内緒でママになったのに、溺愛に目覚めた御曹司から逃れられない運命でした。
「明日、提出しに行こう」
「わかりました」
いよいよ蒼佑と結婚するのだ。覚悟はしていたけれど、いまだに実感が湧かない。
「左手を」
左手を差し出せば、蒼佑手ずから薬指に指輪が嵌められる。
「今度ちゃんとしたものを贈りなおすから、今はこれで許してくれ」
蒼佑はいかにも不服そうだが、用意してもらった指輪だって有名なジュエリーブランドのロゴが刻印された立派なものだ。

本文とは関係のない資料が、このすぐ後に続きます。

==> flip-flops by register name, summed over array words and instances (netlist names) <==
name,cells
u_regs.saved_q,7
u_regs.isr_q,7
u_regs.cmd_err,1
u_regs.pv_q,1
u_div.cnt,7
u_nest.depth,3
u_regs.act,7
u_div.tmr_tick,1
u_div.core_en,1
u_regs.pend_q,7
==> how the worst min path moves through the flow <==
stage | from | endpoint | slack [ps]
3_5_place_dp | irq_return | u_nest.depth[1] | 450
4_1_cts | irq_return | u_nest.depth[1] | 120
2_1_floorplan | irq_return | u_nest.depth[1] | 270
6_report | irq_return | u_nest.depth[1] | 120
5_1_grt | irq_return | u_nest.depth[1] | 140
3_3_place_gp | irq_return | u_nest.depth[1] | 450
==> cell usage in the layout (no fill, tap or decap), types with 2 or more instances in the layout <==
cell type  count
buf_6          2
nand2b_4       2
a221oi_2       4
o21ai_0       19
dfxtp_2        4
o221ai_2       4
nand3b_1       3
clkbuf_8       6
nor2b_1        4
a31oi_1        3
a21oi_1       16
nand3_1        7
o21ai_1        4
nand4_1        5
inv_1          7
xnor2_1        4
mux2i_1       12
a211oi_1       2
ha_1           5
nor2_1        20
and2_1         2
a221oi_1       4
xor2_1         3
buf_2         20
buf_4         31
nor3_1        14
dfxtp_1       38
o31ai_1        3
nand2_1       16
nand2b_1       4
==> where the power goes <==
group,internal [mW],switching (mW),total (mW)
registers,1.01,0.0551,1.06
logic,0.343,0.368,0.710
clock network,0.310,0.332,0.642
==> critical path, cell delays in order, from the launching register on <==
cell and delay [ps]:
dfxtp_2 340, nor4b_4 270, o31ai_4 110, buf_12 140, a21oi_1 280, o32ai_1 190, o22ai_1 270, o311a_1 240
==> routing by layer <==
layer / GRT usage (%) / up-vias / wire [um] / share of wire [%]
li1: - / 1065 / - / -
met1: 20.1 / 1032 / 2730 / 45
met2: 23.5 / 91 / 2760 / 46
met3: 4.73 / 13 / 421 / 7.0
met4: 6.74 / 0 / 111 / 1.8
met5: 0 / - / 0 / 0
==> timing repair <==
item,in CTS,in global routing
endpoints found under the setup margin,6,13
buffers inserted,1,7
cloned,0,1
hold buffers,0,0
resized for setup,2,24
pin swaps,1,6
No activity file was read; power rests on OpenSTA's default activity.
### src/rtl/ooo_sched_pkg.sv
package ooo_sched_pkg;
  typedef enum logic {
    OP_ALU = 1'b0,
    OP_DIV = 1'b1
  } op_class_e;

  localparam int unsigned NUM_UNITS = 2;
  localparam int unsigned UNIT_ALU  = 0;
  localparam int unsigned UNIT_DIV  = 1;
endpackage

### src/rtl/sched_age_matrix.sv
module sched_age_matrix #(
  parameter int unsigned DEPTH = 8,
  localparam int unsigned IDX_W = (DEPTH > 1) ? $clog2(DEPTH) : 1
) (
  input  logic                         clk,
  input  logic                         rst_n,
  input  logic                         alloc_en,
  input  logic [IDX_W-1:0]             alloc_idx,
  output logic [DEPTH-1:0][DEPTH-1:0]  older
);
  // older[a][b] set: slot a was allocated before slot b
  always_ff @(posedge clk) begin
    if (!rst_n) begin
      older <= '0;
    end else if (alloc_en) begin
      for (int a = 0; a < DEPTH; a++) begin
        for (int b = 0; b < DEPTH; b++) begin
          if (a == int'(alloc_idx)) older[a][b] <= 1'b0;
          else if (b == int'(alloc_idx)) older[a][b] <= 1'b1;
        end
      end
    end
  end
endmodule
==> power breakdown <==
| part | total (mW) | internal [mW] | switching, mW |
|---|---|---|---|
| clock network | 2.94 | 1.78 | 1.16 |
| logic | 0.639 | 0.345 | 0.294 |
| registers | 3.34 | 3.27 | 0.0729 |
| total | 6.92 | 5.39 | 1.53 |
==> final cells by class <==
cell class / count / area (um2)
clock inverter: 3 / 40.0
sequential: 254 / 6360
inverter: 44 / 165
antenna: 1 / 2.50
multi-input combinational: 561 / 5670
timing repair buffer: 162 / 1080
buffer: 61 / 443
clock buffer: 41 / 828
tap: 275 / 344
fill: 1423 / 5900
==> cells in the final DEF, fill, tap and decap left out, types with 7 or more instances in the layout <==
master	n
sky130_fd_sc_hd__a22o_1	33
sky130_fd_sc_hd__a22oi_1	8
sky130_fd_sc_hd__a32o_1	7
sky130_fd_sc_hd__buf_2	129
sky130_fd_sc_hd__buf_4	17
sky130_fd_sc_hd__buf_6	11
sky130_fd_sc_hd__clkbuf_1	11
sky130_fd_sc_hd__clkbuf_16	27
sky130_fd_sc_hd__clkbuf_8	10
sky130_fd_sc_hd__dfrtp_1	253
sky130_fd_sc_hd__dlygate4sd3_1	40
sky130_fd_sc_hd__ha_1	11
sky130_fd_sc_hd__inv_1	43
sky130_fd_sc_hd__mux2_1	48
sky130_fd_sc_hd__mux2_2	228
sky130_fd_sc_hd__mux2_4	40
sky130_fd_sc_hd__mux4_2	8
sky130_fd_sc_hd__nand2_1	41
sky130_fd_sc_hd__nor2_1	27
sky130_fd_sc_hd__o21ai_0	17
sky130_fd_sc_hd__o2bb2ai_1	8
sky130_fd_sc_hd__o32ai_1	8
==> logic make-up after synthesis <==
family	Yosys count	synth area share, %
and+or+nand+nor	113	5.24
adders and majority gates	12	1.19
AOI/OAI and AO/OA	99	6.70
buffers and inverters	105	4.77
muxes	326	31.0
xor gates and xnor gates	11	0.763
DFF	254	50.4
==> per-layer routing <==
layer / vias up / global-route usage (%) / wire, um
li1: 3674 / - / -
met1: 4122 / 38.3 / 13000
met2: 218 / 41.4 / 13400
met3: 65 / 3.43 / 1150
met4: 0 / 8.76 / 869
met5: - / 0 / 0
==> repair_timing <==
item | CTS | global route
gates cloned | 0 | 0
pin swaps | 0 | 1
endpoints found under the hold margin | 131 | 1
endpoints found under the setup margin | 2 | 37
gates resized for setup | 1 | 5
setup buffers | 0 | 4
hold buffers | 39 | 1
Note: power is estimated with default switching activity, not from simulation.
`src/rtl/vtlb_pkg.sv`:
```
package vtlb_pkg;
  typedef enum logic [1:0] {
    ST_IDLE   = 2'd0,
    ST_WALK   = 2'd1,
    ST_REPLAY = 2'd2
  } vtlb_state_t;
endpackage

```
`src/rtl/vtlb_entries.sv`:
```
module vtlb_entries #(
  parameter int ENTRIES = 8,
  parameter int VPN_W   = 20,
  parameter int PPN_W   = 20,
  parameter int IDX_W   = 3
) (
  input  logic             clk,
  input  logic             rst,
  input  logic [VPN_W-1:0] lookup_vpn,
  output logic             match_any,
  output logic [PPN_W-1:0] match_ppn,
  input  logic             wr_en,
  input  logic [IDX_W-1:0] wr_idx,
  input  logic [VPN_W-1:0] wr_vpn,
  input  logic [PPN_W-1:0] wr_ppn
);
  logic [ENTRIES-1:0] valid_q;
  logic [VPN_W-1:0]   vpn_q [ENTRIES];
  logic [PPN_W-1:0]   ppn_q [ENTRIES];
  logic [ENTRIES-1:0] match_vec;

  // tag and data arrays: no reset, written at one index per cycle
  always_ff @(posedge clk) begin
    if (wr_en) begin
      vpn_q[wr_idx] <= wr_vpn;
      ppn_q[wr_idx] <= wr_ppn;
    end
  end

  always_ff @(posedge clk) begin
    if (rst) begin
      valid_q <= '0;
    end else if (wr_en) begin
      valid_q[wr_idx] <= 1'b1;
    end
  end

  // parallel comparators, one per slot
  genvar g;
  generate
    for (g = 0; g < ENTRIES; g++) begin : g_cmp
      assign match_vec[g] = valid_q[g] && (vpn_q[g] == lookup_vpn);
    end
  endgenerate

  assign match_any = |match_vec;

  always_comb begin
    match_ppn = '0;
    for (int i = 0; i < ENTRIES; i++) begin
      if (match_vec[i]) match_ppn = match_ppn | ppn_q[i];
    end
  end


  unique_match_chk: assert property (@(posedge clk) disable iff (rst)
    $onehot0(match_vec));


  empty_after_reset_chk: assert property (@(posedge clk)
    rst |=> (valid_q == '0));
endmodule

```
`src/rtl/vtlb_victim.sv`:
```
module vtlb_victim #(
  parameter int ENTRIES = 8,
  parameter int IDX_W   = 3
) (
  input  logic             clk,
  input  logic             rst,
  input  logic             adv,
  output logic [IDX_W-1:0] ptr
);
  localparam logic [IDX_W-1:0] LAST = IDX_W'(ENTRIES - 1);

  logic [IDX_W-1:0] ptr_q;

  always_ff @(posedge clk) begin
    if (rst) begin
      ptr_q <= '0;
    end else if (adv) begin
      ptr_q <= (ptr_q == LAST) ? '0 : ptr_q + 1'b1;
    end
  end

  assign ptr = ptr_q;


  ptr_wrap_chk: assert property (@(posedge clk) disable iff (rst)
    (adv && ptr_q == LAST) |=> (ptr_q == '0));


  ptr_hold_chk: assert property (@(posedge clk) disable iff (rst)
    !adv |=> $stable(ptr_q));
endmodule

```
`src/rtl/vtlb_ctrl.sv`:
```
module vtlb_ctrl
  import vtlb_pkg::*;
#(
  parameter int VPN_W = 20
) (
  input  logic             clk,
  input  logic             rst,
  input  logic             req_valid,
  input  logic [VPN_W-1:0] req_vpn,
  input  logic             match_any,
  input  logic             resp_valid,
  output logic             walk_req,
  output logic [VPN_W-1:0] walk_vpn,
  output logic             fill_en,
  output logic             stall,
  output logic             replay,
  output logic             idle
);
  vtlb_state_t      state_q, state_d;
  logic [VPN_W-1:0] vpn_q;
  logic             miss;

  assign idle = (state_q == ST_IDLE);
  assign miss = idle && req_valid && !match_any;

  always_comb begin
    state_d = state_q;
    case (state_q)
      ST_IDLE:   if (miss) state_d = ST_WALK;
      ST_WALK:   if (resp_valid) state_d = ST_REPLAY;
      ST_REPLAY: state_d = ST_IDLE;
      default:   state_d = ST_IDLE;
    endcase
  end

  always_ff @(posedge clk) begin
    if (rst) begin
      state_q <= ST_IDLE;
      vpn_q   <= '0;
    end else begin
      state_q <= state_d;
      if (miss) vpn_q <= req_vpn;
    end
  end

  assign walk_req = (state_q == ST_WALK);
  assign walk_vpn = vpn_q;
  assign fill_en  = walk_req && resp_valid;
  assign replay   = (state_q == ST_REPLAY);
  assign stall    = !idle || miss;


  miss_walk_chk: assert property (@(posedge clk) disable iff (rst)
    (idle && req_valid && !match_any) |=> (walk_req && walk_vpn == $past(req_vpn)));


  walk_hold_chk: assert property (@(posedge clk) disable iff (rst)
    (walk_req && !resp_valid) |=> (walk_req && $stable(walk_vpn)));


  replay_after_fill_chk: assert property (@(posedge clk) disable iff (rst)
    (walk_req && resp_valid) |=> (replay && stall));


  replay_pulse_chk: assert property (@(posedge clk) disable iff (rst)
    replay |=> !replay);
endmodule

```
`src/rtl/vtlb_top.sv`:
```
module vtlb_top #(
  parameter int VADDR_W  = 32,
  parameter int PADDR_W  = 32,
  parameter int OFFSET_W = 12,
  parameter int ENTRIES  = 8
) (
  input  logic                        clk,
  input  logic                        rst,
  input  logic                        req_valid,
  input  logic [VADDR_W-1:0]          req_vaddr,
  output logic                        hit,
  output logic [PADDR_W-1:0]          paddr,
  output logic                        stall,
  output logic                        replay,
  output logic                        walk_req,
  output logic [VADDR_W-OFFSET_W-1:0] walk_vpn,
  input  logic                        walk_resp_valid,
  input  logic [PADDR_W-OFFSET_W-1:0] walk_resp_ppn
);
  localparam int VPN_W = VADDR_W - OFFSET_W;
  localparam int PPN_W = PADDR_W - OFFSET_W;
  localparam int IDX_W = (ENTRIES > 1) ? $clog2(ENTRIES) : 1;

  logic [VPN_W-1:0]    req_vpn;
  logic [OFFSET_W-1:0] req_off;
  logic                match_any;
  logic [PPN_W-1:0]    match_ppn;
  logic                fill_en;
  logic                idle;
  logic [IDX_W-1:0]    victim;

  assign req_vpn = req_vaddr[VADDR_W-1:OFFSET_W];
  assign req_off = req_vaddr[OFFSET_W-1:0];

  vtlb_entries #(
    .ENTRIES(ENTRIES), .VPN_W(VPN_W), .PPN_W(PPN_W), .IDX_W(IDX_W)
  ) u_entries (
    .clk(clk), .rst(rst),
    .lookup_vpn(req_vpn), .match_any(match_any), .match_ppn(match_ppn),
    .wr_en(fill_en), .wr_idx(victim), .wr_vpn(walk_vpn), .wr_ppn(walk_resp_ppn)
  );

  vtlb_victim #(.ENTRIES(ENTRIES), .IDX_W(IDX_W)) u_victim (
    .clk(clk), .rst(rst), .adv(fill_en), .ptr(victim)
  );

  vtlb_ctrl #(.VPN_W(VPN_W)) u_ctrl (
    .clk(clk), .rst(rst),
    .req_valid(req_valid), .req_vpn(req_vpn), .match_any(match_any),
    .resp_valid(walk_resp_valid),
    .walk_req(walk_req), .walk_vpn(walk_vpn), .fill_en(fill_en),
    .stall(stall), .replay(replay), .idle(idle)
  );

  assign hit   = idle && req_valid && match_any;
  assign paddr = hit ? {match_ppn, req_off} : '0;


  hit_no_stall_chk: assert property (@(posedge clk) disable iff (rst)
    hit |-> (!stall && !walk_req && !replay));


  quiet_idle_chk: assert property (@(posedge clk) disable iff (rst)
    (!req_valid && !walk_req && !replay) |-> (!stall && !hit && paddr == '0));


  offset_pass_chk: assert property (@(posedge clk) disable iff (rst)
    hit |-> (paddr[OFFSET_W-1:0] == req_vaddr[OFFSET_W-1:0]));
endmodule

```
<file path="config.mk">
export PLATFORM = sky130hd
export DESIGN_NAME = spi_wake_slave
export DESIGN_NICKNAME = d
export VERILOG_FILES = /design/src/rtl/spi_wake_pkg.sv /design/src/rtl/spi_wake_sync.sv /design/src/rtl/spi_wake_shifter.sv /design/src/rtl/spi_wake_flags.sv /design/src/rtl/spi_wake_power.sv /design/src/rtl/spi_wake_slave.sv
export SDC_FILE = /design/constraint.sdc
export NUM_CORES = 1
export LEC_CHECK = 0
export ABC_CLOCK_PERIOD_IN_PS = 1800
export BUFFER_PORTS_ARGS = -buffer_cell sky130_fd_sc_hd__buf_2
export CELL_PAD_IN_SITES_DETAIL_PLACEMENT = 1
export CELL_PAD_IN_SITES_GLOBAL_PLACEMENT = 2
export CORE_MARGIN = 3
export CORE_UTILIZATION = 32
export CTS_CLUSTER_SIZE = 8
export DETAILED_ROUTE_END_ITERATION = 10
export PLACE_DENSITY_LB_ADDON = 0.1
export SETUP_SLACK_MARGIN = 0.05
export SKIP_LAST_GASP = 1
export SLEW_MARGIN = 10
export SYNTH_ARGS = -nofsm -noshare
export SYNTH_HDL_FRONTEND = slang
export SYNTH_SLANG_ARGS = --single-unit
</file>
<file path="constraint.sdc">
create_clock -name clk -period 1.8 [get_ports clk]
set_clock_uncertainty 0.15 [all_clocks]
set_input_delay 0.09 -clock clk [delete_from_list [all_inputs] [get_ports clk]]
set_output_delay 0.09 -clock clk [all_outputs]
set_load 0.01 [all_outputs]
</file>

よく見ると彼の薬指にも同じデザインの指輪が嵌められている。
「これからよろしく。俺の奥さん」
恭しく手の甲にキスが落とされ、いやおうなしに鼓動が早まる。
「よ、よろしくお願いします!」
恥ずかしさのあまり声が裏返り、思わずパッと手を振りほどいてしまう。
そんな藍里を蒼佑は怒るでもなく、ただ穏やかな瞳で見つめている。
「璃子は……藍里によく似ているな」
「よく言われます」
「早く俺にも懐いてほしい」
今日の璃子は藍里の後ろに隠れるか、抱っこされるばかりだった。
ふたりの間にある埋められない距離に、離れていた時間の長さを改めて感じる。
果たして璃子は蒼佑を父親として受け入れてくれるだろうか。